My mother is an educational counselor, and I was inspired by her.
In my work I have sought to combine science with direct contact with people, and genetic counseling perfectly blends science with care.
Making Informed Decisions
My work focuses on the field of “prenatal diagnosis.” I meet daily with couples who have been referred to our service due to abnormal results from one of the tests performed during pregnancy. They are often in a state of distress and deep uncertainty. At the genetic institute, we analyze the results, cross-reference information, and present the couple with the medical implications and information.
We advise them on additional genetic tests that can be performed to gain more information, so that they can make an informed decision about whether to continue the pregnancy or not. Our guiding principle is “non-directive genetic counseling,” meaning we provide the explanation and options, but the couple is the one who makes the ultimate decision. Sometimes people believe that genetic counseling automatically leads to abortion, but the reality is very different.
Abortion is the last resort. Counseling provides variety of optional tools that can help the couples reach more accurate diagnoses and often provide them with effective treatments in place of abortion.
Being There For the Exciting Moments
Through advances in science, we can now help people who, just a decade ago, we could not help. One woman who came to me for counseling had two late-term pregnancy losses due to brain defects in the fetus which were discovered at a late stage. We conducted all the genetic testing available to us in 2013, and we didn’t find a genetic cause. The woman fell into a state of deep depression and barely left her house for almost 8 years. In 2021, when next-generation sequencing technology became accessible, we revisited the DNA of those two fetuses, identified the genetic cause, and found that the recurrence risk was 50%. With in vitro fertilization, we selected embryos that didn’t carry the genetic mutation, and last year she gave birth to a girl. Every year, she sends me a picture of her daughter, and for me it’s truly a sense of immense satisfaction.
The Optimistic Side of Marriage
In my work, I meet couples facing difficult times. I know that my profession brings real benefits by preventing severe diseases. But at the same time, I felt the needed to find myself and focus a little on the excitement, joy, and renewal of couples before marriage and to help position the topic of positive relationships at the center of our own private homes and lives.
That’s how we came to Tzohar. For the past 11 years, my husband Yonatan and I have been instructing and counseling couples together. We feel that the very act of working with other couples, places our own relationship at the center. The dialogue we share with others benefits us. Tzohar continually strives to innovate and find new directions, providing us with more and more options and layers of knowledge, and the feeling is that we must never remain still, but always moving forward. We work with secular couples, and we feel that this is a great privilege, especially in these challenging times.
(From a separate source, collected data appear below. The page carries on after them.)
**config.mk**
```make
export PLATFORM = sky130hd
export DESIGN_NAME = coh_pop_monitor
export DESIGN_NICKNAME = d
export VERILOG_FILES = /design/src/rtl/coh_pkg.sv /design/src/rtl/coh_evt_decode.sv /design/src/rtl/coh_next_state.sv /design/src/rtl/coh_flag_track.sv /design/src/rtl/coh_pop_monitor.sv
export SDC_FILE = /design/constraint.sdc
export NUM_CORES = 1
export LEC_CHECK = 0
export ABC_CLOCK_PERIOD_IN_PS = 8700
export BUFFER_PORTS_ARGS = -buffer_cell sky130_fd_sc_hd__buf_4
export CAP_MARGIN = 20
export CORE_UTILIZATION = 66
export DETAILED_ROUTE_END_ITERATION = 7
export PLACE_DENSITY = 0.94
export SETUP_SLACK_MARGIN = 0.2
export SKIP_LAST_GASP = 1
export SYNTH_ARGS = -nofsm -noshare
export SYNTH_HDL_FRONTEND = slang
export SYNTH_SLANG_ARGS = --single-unit
```
**constraint.sdc**
```tcl
create_clock -name clk_i -period 8.7 [get_ports clk_i]
set_clock_uncertainty 0.05 [all_clocks]
set_input_delay 1.74 -clock clk_i [delete_from_list [all_inputs] [get_ports clk_i]]
set_output_delay 1.74 -clock clk_i [all_outputs]
set_load 0.03 [all_outputs]
```
## src/rtl/afr_pkg.sv

```systemverilog
// Shared types for the autoranging controller.
// Assumes: two-state sequencing, launch then wait for the engine.
package afr_pkg;
    typedef enum logic [0:0] {
        ST_LAUNCH = 1'b0,
        ST_WAIT   = 1'b1
    } afr_state_t;
endpackage

```

## src/rtl/afr_gate_timer.sv

```systemverilog
// Gate window timer: loads a length and holds gate_o high for that many
// cycles, starting in the cycle after the load edge.
// Assumes: load is only applied while the gate is closed; len_i > 0.
module afr_gate_timer #(
    parameter int GATE_W = 7
) (
    input  logic              clk,
    input  logic              rst_n,
    input  logic              load_i,
    input  logic [GATE_W-1:0] len_i,
    output logic              gate_o
);
    logic [GATE_W-1:0] remain_q;

    // Down-count the open gate window.
    always_ff @(posedge clk) begin
        if (!rst_n)
            remain_q <= '0;
        else if (load_i)
            remain_q <= len_i;
        else if (remain_q != '0)
            remain_q <= remain_q - 1'b1;
    end

    assign gate_o = (remain_q != '0);
endmodule

```

## src/rtl/afr_range_pick.sv

```systemverilog
// Next divide code: a projection-based pick after a probe, or a single
// hysteresis step after a full measurement.
// Assumes: the probe runs at code MAX_CODE with a gate shortened by 2^PROBE_SHIFT.
module afr_range_pick #(
    parameter int CNT_W       = 12,
    parameter int MAX_CODE    = 4,
    parameter int PROBE_SHIFT = 3,
    parameter int CODE_W      = 3
) (
    input  logic              probe_i,
    input  logic [CNT_W-1:0]  count_i,
    input  logic [CODE_W-1:0] cur_code_i,
    output logic [CODE_W-1:0] next_code_o
);
    localparam int PROJ_W = CNT_W + PROBE_SHIFT + MAX_CODE;
    localparam logic [CNT_W-1:0] HI_TH = CNT_W'(7 << (CNT_W - 3));
    localparam logic [CNT_W-1:0] LO_TH = CNT_W'(1 << (CNT_W - 3));
    localparam logic [CODE_W-1:0] TOP  = CODE_W'(MAX_CODE);

    logic [PROJ_W-1:0] proj [MAX_CODE+1];
    logic [CODE_W-1:0] pick;
    logic [CODE_W-1:0] step;

    // Projected full-gate count for each candidate code.
    for (genvar k = 0; k <= MAX_CODE; k++) begin : g_proj
        assign proj[k] = PROJ_W'(count_i) << (PROBE_SHIFT + MAX_CODE - k);
    end

    // Smallest code whose projection stays at or under the upper threshold.
    always_comb begin
        pick = TOP;
        for (int k = MAX_CODE; k >= 0; k--) begin
            if (proj[k] <= PROJ_W'(HI_TH))
                pick = CODE_W'(k);
        end
    end

    // One hysteresis step, clamped at both ends.
    always_comb begin
        step = cur_code_i;
        if (count_i > HI_TH && cur_code_i != TOP)
            step = cur_code_i + 1'b1;
        else if (count_i < LO_TH && cur_code_i != '0)
            step = cur_code_i - 1'b1;
    end

    assign next_code_o = probe_i ? pick : step;
endmodule

```

## src/rtl/afr_scaler.sv

```systemverilog
// Scales a raw count back to undivided units with a left shift by the code.
// Assumes: code never exceeds MAX_CODE, so RES_W holds the result.
module afr_scaler #(
    parameter int CNT_W    = 12,
    parameter int MAX_CODE = 4,
    parameter int CODE_W   = 3,
    parameter int RES_W    = 16
) (
    input  logic [CNT_W-1:0]  count_i,
    input  logic [CODE_W-1:0] code_i,
    output logic [RES_W-1:0]  scaled_o
);
    assign scaled_o = RES_W'(count_i) << code_i;
endmodule

```

## src/rtl/autorange_ctrl.sv

```systemverilog
// Autoranging controller: runs a probe, picks a divide code, launches
// full-gate measurements, scales results and steps the range by hysteresis.
// Assumes: the engine answers each start with one done pulse after the gate closes.
module autorange_ctrl #(
    parameter int CNT_W       = 12,
    parameter int MAX_CODE    = 4,
    parameter int GATE_CYC    = 64,
    parameter int PROBE_SHIFT = 3,
    localparam int CODE_W     = $clog2(MAX_CODE + 1),
    localparam int GATE_W     = $clog2(GATE_CYC + 1),
    localparam int RES_W      = CNT_W + MAX_CODE
) (
    input  logic              clk,
    input  logic              rst_n,
    input  logic              done_i,
    input  logic [CNT_W-1:0]  count_i,
    output logic              start_o,
    output logic              gate_o,
    output logic [GATE_W-1:0] gate_len_o,
    output logic [CODE_W-1:0] div_code_o,
    output logic              res_stb_o,
    output logic [RES_W-1:0]  res_val_o,
    output logic              res_ok_o
);
    import afr_pkg::*;

    localparam logic [GATE_W-1:0] FULL_LEN  = GATE_W'(GATE_CYC);
    localparam logic [GATE_W-1:0] PROBE_LEN = GATE_W'(GATE_CYC >> PROBE_SHIFT);

    afr_state_t        state_q;
    logic              probing_q;
    logic              fresh_q;
    logic [CODE_W-1:0] code_q;
    logic [CODE_W-1:0] next_code;
    logic [RES_W-1:0]  scaled;
    logic              launch;
    logic              accept;

    assign launch     = (state_q == ST_LAUNCH);
    assign accept     = (state_q == ST_WAIT) && done_i && !gate_o;
    assign gate_len_o = probing_q ? PROBE_LEN : FULL_LEN;
    assign div_code_o = code_q;

    afr_gate_timer #(.GATE_W(GATE_W)) timer_i (
        .clk    (clk),
        .rst_n  (rst_n),
        .load_i (launch),
        .len_i  (gate_len_o),
        .gate_o (gate_o)
    );

    afr_range_pick #(
        .CNT_W(CNT_W), .MAX_CODE(MAX_CODE),
        .PROBE_SHIFT(PROBE_SHIFT), .CODE_W(CODE_W)
    ) pick_i (
        .probe_i     (probing_q),
        .count_i     (count_i),
        .cur_code_i  (code_q),
        .next_code_o (next_code)
    );

    afr_scaler #(
        .CNT_W(CNT_W), .MAX_CODE(MAX_CODE), .CODE_W(CODE_W), .RES_W(RES_W)
    ) scale_i (
        .count_i  (count_i),
        .code_i   (code_q),
        .scaled_o (scaled)
    );

    // Sequencing: launch, wait for done, update the range and publish the result.
    always_ff @(posedge clk) begin
        if (!rst_n) begin
            state_q   <= ST_LAUNCH;
            probing_q <= 1'b1;
            fresh_q   <= 1'b1;
            code_q    <= CODE_W'(MAX_CODE);
            start_o   <= 1'b0;
            res_stb_o <= 1'b0;
            res_val_o <= '0;
            res_ok_o  <= 1'b0;
        end else begin
            start_o   <= launch;
            res_stb_o <= 1'b0;
            case (state_q)
                ST_LAUNCH: state_q <= ST_WAIT;
                ST_WAIT: begin
                    if (accept) begin
                        state_q <= ST_LAUNCH;
                        code_q  <= next_code;
                        if (probing_q) begin
                            probing_q <= 1'b0;
                            fresh_q   <= 1'b1;
                        end else begin
                            res_stb_o <= 1'b1;
                            res_val_o <= scaled;
                            res_ok_o  <= !fresh_q;
                            fresh_q   <= (next_code != code_q);
                        end
                    end
                end
                default: state_q <= ST_LAUNCH;
            endcase
        end
    end
endmodule

```
===== config.mk =====
export PLATFORM = sky130hd
export DESIGN_NAME = cmp_ratio_divider
export DESIGN_NICKNAME = d
export VERILOG_FILES = /design/src/rtl/rdiv_pkg.sv /design/src/rtl/rdiv_decode.sv /design/src/rtl/rdiv_counter.sv /design/src/rtl/cmp_ratio_divider.sv
export SDC_FILE = /design/constraint.sdc
export NUM_CORES = 1
export LEC_CHECK = 0
export ABC_CLOCK_PERIOD_IN_PS = 2350
export BUFFER_PORTS_ARGS = -buffer_cell sky130_fd_sc_hd__buf_2
export CORE_MARGIN = 5
export CORE_UTILIZATION = 54
export DETAILED_ROUTE_END_ITERATION = 7
export GPL_TIMING_DRIVEN = 0
export PLACE_DENSITY_LB_ADDON = 0.08
export SLEW_MARGIN = 20
export SYNTH_ARGS = -nofsm -noshare
export SYNTH_HDL_FRONTEND = slang
export SYNTH_SLANG_ARGS = --single-unit

===== constraint.sdc =====
create_clock -name clk -period 2.35 [get_ports clk]
set_clock_uncertainty 0.15 [all_clocks]
set_input_delay 0.3525 -clock clk [delete_from_list [all_inputs] [get_ports clk]]
set_output_delay 0.3525 -clock clk [all_outputs]
set_load 0.05 [all_outputs]
File: src/rtl/uie_pkg.sv
package uie_pkg;

   localparam int unsigned IER_W   = 8;
   localparam int unsigned NUM_SRC = 6;
   localparam int unsigned LVL_W   = $clog2(NUM_SRC + 1);

   // enable register bit positions
   localparam int unsigned B_RXD  = 0;
   localparam int unsigned B_TXE  = 1;
   localparam int unsigned B_RXS  = 2;
   localparam int unsigned B_MDM  = 3;
   localparam int unsigned B_RSV  = 4;
   localparam int unsigned B_SPC  = 5;
   localparam int unsigned B_RTS  = 6;
   localparam int unsigned B_CTS  = 7;

   // request vector index = level - 1
   typedef enum logic [LVL_W-1:0] {
      LVL_NONE  = 3'd0,
      LVL_RXS   = 3'd1,
      LVL_RXD   = 3'd2,
      LVL_TXE   = 3'd3,
      LVL_MDM   = 3'd4,
      LVL_SPC   = 3'd5,
      LVL_FLOW  = 3'd6
   } uie_level_e;

   typedef struct packed {
      logic rx_status;
      logic addr_bit;
      logic rx_data;
      logic tx_empty;
      logic modem;
      logic special;
      logic rts;
      logic cts;
   } uie_events_t;

endpackage
--- config.mk ---
export PLATFORM = sky130hd
export DESIGN_NAME = imm_const_loader
export DESIGN_NICKNAME = d
export VERILOG_FILES = /design/src/rtl/immld_pkg.sv /design/src/rtl/immld_decode.sv /design/src/rtl/immld_value.sv /design/src/rtl/imm_const_loader.sv
export SDC_FILE = /design/constraint.sdc
export NUM_CORES = 1
export LEC_CHECK = 0
export ABC_AREA = 1
export BUFFER_PORTS_ARGS = -buffer_cell sky130_fd_sc_hd__buf_2
export CORE_ASPECT_RATIO = 0.6
export CORE_MARGIN = 4
export CORE_UTILIZATION = 25
export DETAILED_ROUTE_END_ITERATION = 12
export PLACE_DENSITY_LB_ADDON = 0.08
export SLEW_MARGIN = 20
export SYNTH_ARGS = -nofsm -noshare
export SYNTH_HDL_FRONTEND = slang
export SYNTH_SLANG_ARGS = --single-unit
export TNS_END_PERCENT = 100
--- constraint.sdc ---
create_clock -name clk -period 1.1 [get_ports clk]
set_input_delay 0.33 -clock clk [delete_from_list [all_inputs] [get_ports clk]]
set_output_delay 0.33 -clock clk [all_outputs]
set_load 0.1 [all_outputs]
[src/rtl/tmr_wdt_pkg.sv]
package tmr_wdt_pkg;
  typedef struct packed {
    logic [1:0] spare;
    logic       src_ext;   // 1: external pin events
    logic       fall_edge; // 1: count high-to-low
    logic       pre_wdt;   // 1: prescaler owned by watchdog
    logic [2:0] ps;
  } mode_t;

  localparam logic [7:0] MODE_RST = 8'hFF;
endpackage

[src/rtl/tw_edge_sync.sv]
module tw_edge_sync (
  input  logic clk_i,
  input  logic rst_ni,
  input  logic pin_i,
  input  logic fall_sel_i,
  output logic edge_o
);
  logic [2:0] sh_q;

  always_ff @(posedge clk_i or negedge rst_ni) begin
    if (!rst_ni) sh_q <= '0;
    else         sh_q <= {sh_q[1:0], pin_i};
  end

  // sh_q[1] is the synchronized level, sh_q[2] its previous value
  assign edge_o = fall_sel_i ? (sh_q[2] & ~sh_q[1]) : (~sh_q[2] & sh_q[1]);

  AST_EDGE_CHANGE: assert property (@(posedge clk_i) disable iff (!rst_ni)
    edge_o |-> (sh_q[1] != sh_q[2])) else $error("edge without level change");
endmodule

[src/rtl/tw_prescaler.sv]
module tw_prescaler #(
  parameter int PRE_W = 8,
  localparam int SH_W = $clog2(PRE_W + 1)
) (
  input  logic            clk_i,
  input  logic            rst_ni,
  input  logic            ev_i,
  input  logic            clr_i,
  input  logic [SH_W-1:0] shift_i,
  output logic            tick_o
);
  logic [PRE_W-1:0] cnt_q;
  logic [PRE_W:0]   ratio_m1;
  logic             full;

  assign ratio_m1 = ({{PRE_W{1'b0}}, 1'b1} << shift_i) - 1'b1;
  assign full     = ({1'b0, cnt_q} >= ratio_m1);
  assign tick_o   = ev_i & full;

  always_ff @(posedge clk_i or negedge rst_ni) begin
    if (!rst_ni)   cnt_q <= '0;
    else if (clr_i) cnt_q <= '0;
    else if (ev_i) cnt_q <= full ? '0 : cnt_q + 1'b1;
  end

  AST_PRE_CLR: assert property (@(posedge clk_i) disable iff (!rst_ni)
    clr_i |=> (cnt_q == '0)) else $error("prescaler not cleared");
endmodule

[src/rtl/tw_wdt.sv]
module tw_wdt #(
  parameter int WDT_W = 4
) (
  input  logic clk_i,
  input  logic rst_ni,
  input  logic ev_i,
  input  logic clr_i,
  output logic timeout_o,
  output logic pulse_o
);
  logic [WDT_W-1:0] cnt_q;

  assign timeout_o = ev_i & (&cnt_q) & ~clr_i;

  always_ff @(posedge clk_i or negedge rst_ni) begin
    if (!rst_ni) begin
      cnt_q   <= '0;
      pulse_o <= 1'b0;
    end else begin
      pulse_o <= timeout_o;
      if (clr_i)     cnt_q <= '0;
      else if (ev_i) cnt_q <= cnt_q + 1'b1;
    end
  end

  AST_WDT_CLR: assert property (@(posedge clk_i) disable iff (!rst_ni)
    clr_i |=> (cnt_q == '0 && !pulse_o)) else $error("clear lost");
  AST_WDT_ONE_PULSE: assert property (@(posedge clk_i) disable iff (!rst_ni)
    pulse_o |=> !pulse_o) else $error("pulse too long");
endmodule

[src/rtl/tmr_wdt_top.sv]
module tmr_wdt_top
  import tmr_wdt_pkg::*;
#(
  parameter int TMR_W = 8,
  parameter int PS_W  = 3,
  parameter int WDT_W = 4
) (
  input  logic             clk_i,
  input  logic             rst_ni,
  input  logic             icyc_tick_i,
  input  logic             ext_pin_i,
  input  logic             wdt_tick_i,
  input  logic             clr_wdt_i,
  input  logic             sleep_i,
  input  logic             mode_we_i,
  input  logic [7:0]       mode_wdata_i,
  output logic [7:0]       mode_o,
  input  logic             tmr_we_i,
  input  logic [TMR_W-1:0] tmr_wdata_i,
  output logic [TMR_W-1:0] tmr_o,
  input  logic             ovf_clr_i,
  output logic             ovf_flag_o,
  output logic             wdt_rst_o,
  output logic             to_n_o,
  output logic             pd_n_o
);
  localparam int PRE_W = 1 << PS_W;
  localparam int SH_W  = $clog2(PRE_W + 1);

  mode_t            mode_q;
  logic [TMR_W-1:0] tmr_q;
  logic             ext_edge, src_ev, pre_ev, pre_clr, pre_tick;
  logic             tmr_inc, wdt_ev, wdt_clr, wdt_to;
  logic [SH_W-1:0]  pre_shift;

  tw_edge_sync u_sync (
    .clk_i, .rst_ni, .pin_i(ext_pin_i), .fall_sel_i(mode_q.fall_edge), .edge_o(ext_edge)
  );

  assign src_ev    = mode_q.src_ext ? ext_edge : icyc_tick_i;
  assign pre_ev    = mode_q.pre_wdt ? wdt_tick_i : src_ev;
  assign wdt_clr   = clr_wdt_i | sleep_i;
  assign pre_clr   = tmr_we_i | (mode_q.pre_wdt & wdt_clr);
  // timer ratio table sits one power of two above the watchdog table
  assign pre_shift = SH_W'(mode_q.ps) + (mode_q.pre_wdt ? SH_W'(0) : SH_W'(1));

  tw_prescaler #(.PRE_W(PRE_W)) u_pre (
    .clk_i, .rst_ni, .ev_i(pre_ev), .clr_i(pre_clr), .shift_i(pre_shift), .tick_o(pre_tick)
  );

  assign tmr_inc = mode_q.pre_wdt ? src_ev : pre_tick;
  assign wdt_ev  = mode_q.pre_wdt ? pre_tick : wdt_tick_i;

  tw_wdt #(.WDT_W(WDT_W)) u_wdt (
    .clk_i, .rst_ni, .ev_i(wdt_ev), .clr_i(wdt_clr), .timeout_o(wdt_to), .pulse_o(wdt_rst_o)
  );

  always_ff @(posedge clk_i or negedge rst_ni) begin
    if (!rst_ni)        mode_q <= mode_t'(MODE_RST);
    else if (wdt_to)    mode_q <= mode_t'(MODE_RST);
    else if (mode_we_i) mode_q <= mode_t'(mode_wdata_i);
  end

  always_ff @(posedge clk_i or negedge rst_ni) begin
    if (!rst_ni) begin
      tmr_q      <= '0;
      ovf_flag_o <= 1'b0;
    end else begin
      if (tmr_we_i)     tmr_q <= tmr_wdata_i;
      else if (tmr_inc) tmr_q <= tmr_q + 1'b1;
      if (tmr_inc && !tmr_we_i && (&tmr_q)) ovf_flag_o <= 1'b1;
      else if (ovf_clr_i)                   ovf_flag_o <= 1'b0;
    end
  end

  always_ff @(posedge clk_i or negedge rst_ni) begin
    if (!rst_ni) begin
      to_n_o <= 1'b1;
      pd_n_o <= 1'b1;
    end else if (clr_wdt_i) begin
      to_n_o <= 1'b1;
      pd_n_o <= 1'b1;
    end else if (sleep_i) begin
      to_n_o <= 1'b1;
      pd_n_o <= 1'b0;
    end else if (wdt_to) begin
      to_n_o <= 1'b0;
    end
  end

  assign mode_o = mode_q;
  assign tmr_o  = tmr_q;

  AST_TMR_WRITE: assert property (@(posedge clk_i) disable iff (!rst_ni)
    tmr_we_i |=> (tmr_o == $past(tmr_wdata_i))) else $error("write lost");
  AST_DIRECT_INC: assert property (@(posedge clk_i) disable iff (!rst_ni)
    (mode_q.pre_wdt && src_ev && !tmr_we_i) |=> (tmr_o == $past(tmr_o) + 1'b1))
    else $error("direct increment missed");
  AST_OVF_SET: assert property (@(posedge clk_i) disable iff (!rst_ni)
    (tmr_inc && !tmr_we_i && tmr_o == '1) |=> ovf_flag_o) else $error("wrap flag missed");
  AST_MODE_ON_TIMEOUT: assert property (@(posedge clk_i) disable iff (!rst_ni)
    wdt_rst_o |-> (mode_o == MODE_RST && !to_n_o)) else $error("timeout side effects");
endmodule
Beyond Napkins and Decorations
We meet couples during one of the most stressful times in their lives, and we tell them that before focusing on the decorations and napkins, it’s important to talk about the foundation of marriage and about the connection that brought them together. It’s easy to get caught up in the technical details, but we say that they need to stop for a moment and re-dedicate time to the relationship itself. Together, we study the first chapter of the Torah, where the first couple, Adam and Eve meet in humanity’s first real relationship. This conversation opens up many topics – connection, longing, yearning, dealing with distance. We focus less on purity and impurity, and more on closeness and yearning. Marriage in 2024 requires constant renewal and dedicating time to one another.
Simply Doing
Sometimes I’m asked whether my profession contradicts religion. So I’ll end with a quote from Rabbi Yuval Cherlow, head of the ethics department at Tzohar: “God created the world – to act!” And He commands us, within the framework of Jewish law, to do everything that fixes the world and prevents suffering and pain, for this is the way of the world – to operate within the natural order. I thank God for the privilege of being in this profession, and I pray to be a faithful messenger.